Problem -> Throughout the listing below, show every line in which "begin" occurs.

#####

<file path="src/rtl/lbk_pkg.sv">
`timescale 1ns / 1ps

package lbk_pkg;

  // Width of the running sum of squared excess and of its root
  localparam int unsigned ACC_W  = 64;
  localparam int unsigned ROOT_W = 32;

  // Row position counter saturates here
  localparam int unsigned POS_W   = 16;
  localparam logic [POS_W-1:0] POS_MAX = 16'hFFFF;

  typedef logic [ACC_W-1:0]  acc_t;
  typedef logic [ROOT_W-1:0] root_t;

endpackage

</file>
<file path="src/rtl/lbk_isqrt.sv">
`timescale 1ns / 1ps

module lbk_isqrt (
  input  logic          clk_i,
  input  logic          rst_ni,
  input  logic          start_i,
  input  lbk_pkg::acc_t value_i,
  output logic          done_o,
  output lbk_pkg::root_t root_o
);

  localparam int unsigned STEPS = lbk_pkg::ACC_W / 2;
  localparam int unsigned CW    = $clog2(STEPS);

  logic          busy_q, busy_d;
  logic          done_q, done_d;
  logic [CW-1:0] cnt_q, cnt_d;
  lbk_pkg::acc_t x_q, x_d, res_q, res_d, bit_q, bit_d;
  lbk_pkg::acc_t trial;

  assign trial = res_q + bit_q;

  // One result bit per cycle, restoring digit recurrence
  always_comb begin
    busy_d = busy_q;
    done_d = 1'b0;
    cnt_d  = cnt_q;
    x_d    = x_q;
    res_d  = res_q;
    bit_d  = bit_q;
    if (start_i) begin
      busy_d = 1'b1;
      cnt_d  = '0;
      x_d    = value_i;
      res_d  = '0;
      bit_d  = lbk_pkg::acc_t'(1) << (lbk_pkg::ACC_W - 2);
    end else if (busy_q) begin
      if (x_q >= trial) begin
        x_d   = x_q - trial;
        res_d = (res_q >> 1) + bit_q;
      end else begin
        res_d = res_q >> 1;
      end
      bit_d = bit_q >> 2;
      cnt_d = cnt_q + 1'b1;
      if (cnt_q == CW'(STEPS - 1)) begin
        busy_d = 1'b0;
        done_d = 1'b1;
      end
    end
  end

  always_ff @(posedge clk_i or negedge rst_ni) begin
    if (!rst_ni) begin
      busy_q <= 1'b0;
      done_q <= 1'b0;
      cnt_q  <= '0;
    end else begin
      busy_q <= busy_d;
      done_q <= done_d;
      cnt_q  <= cnt_d;
    end
  end

  always_ff @(posedge clk_i) begin
    x_q   <= x_d;
    res_q <= res_d;
    bit_q <= bit_d;
  end

  assign done_o = done_q;
  assign root_o = res_q[lbk_pkg::ROOT_W-1:0];

endmodule

</file>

#####

Answer to this problem ->
  always_comb begin
    if (start_i) begin
    end else if (busy_q) begin
      if (x_q >= trial) begin
      end else begin
      if (cnt_q == CW'(STEPS - 1)) begin
  always_ff @(posedge clk_i or negedge rst_ni) begin
    if (!rst_ni) begin
    end else begin
  always_ff @(posedge clk_i) begin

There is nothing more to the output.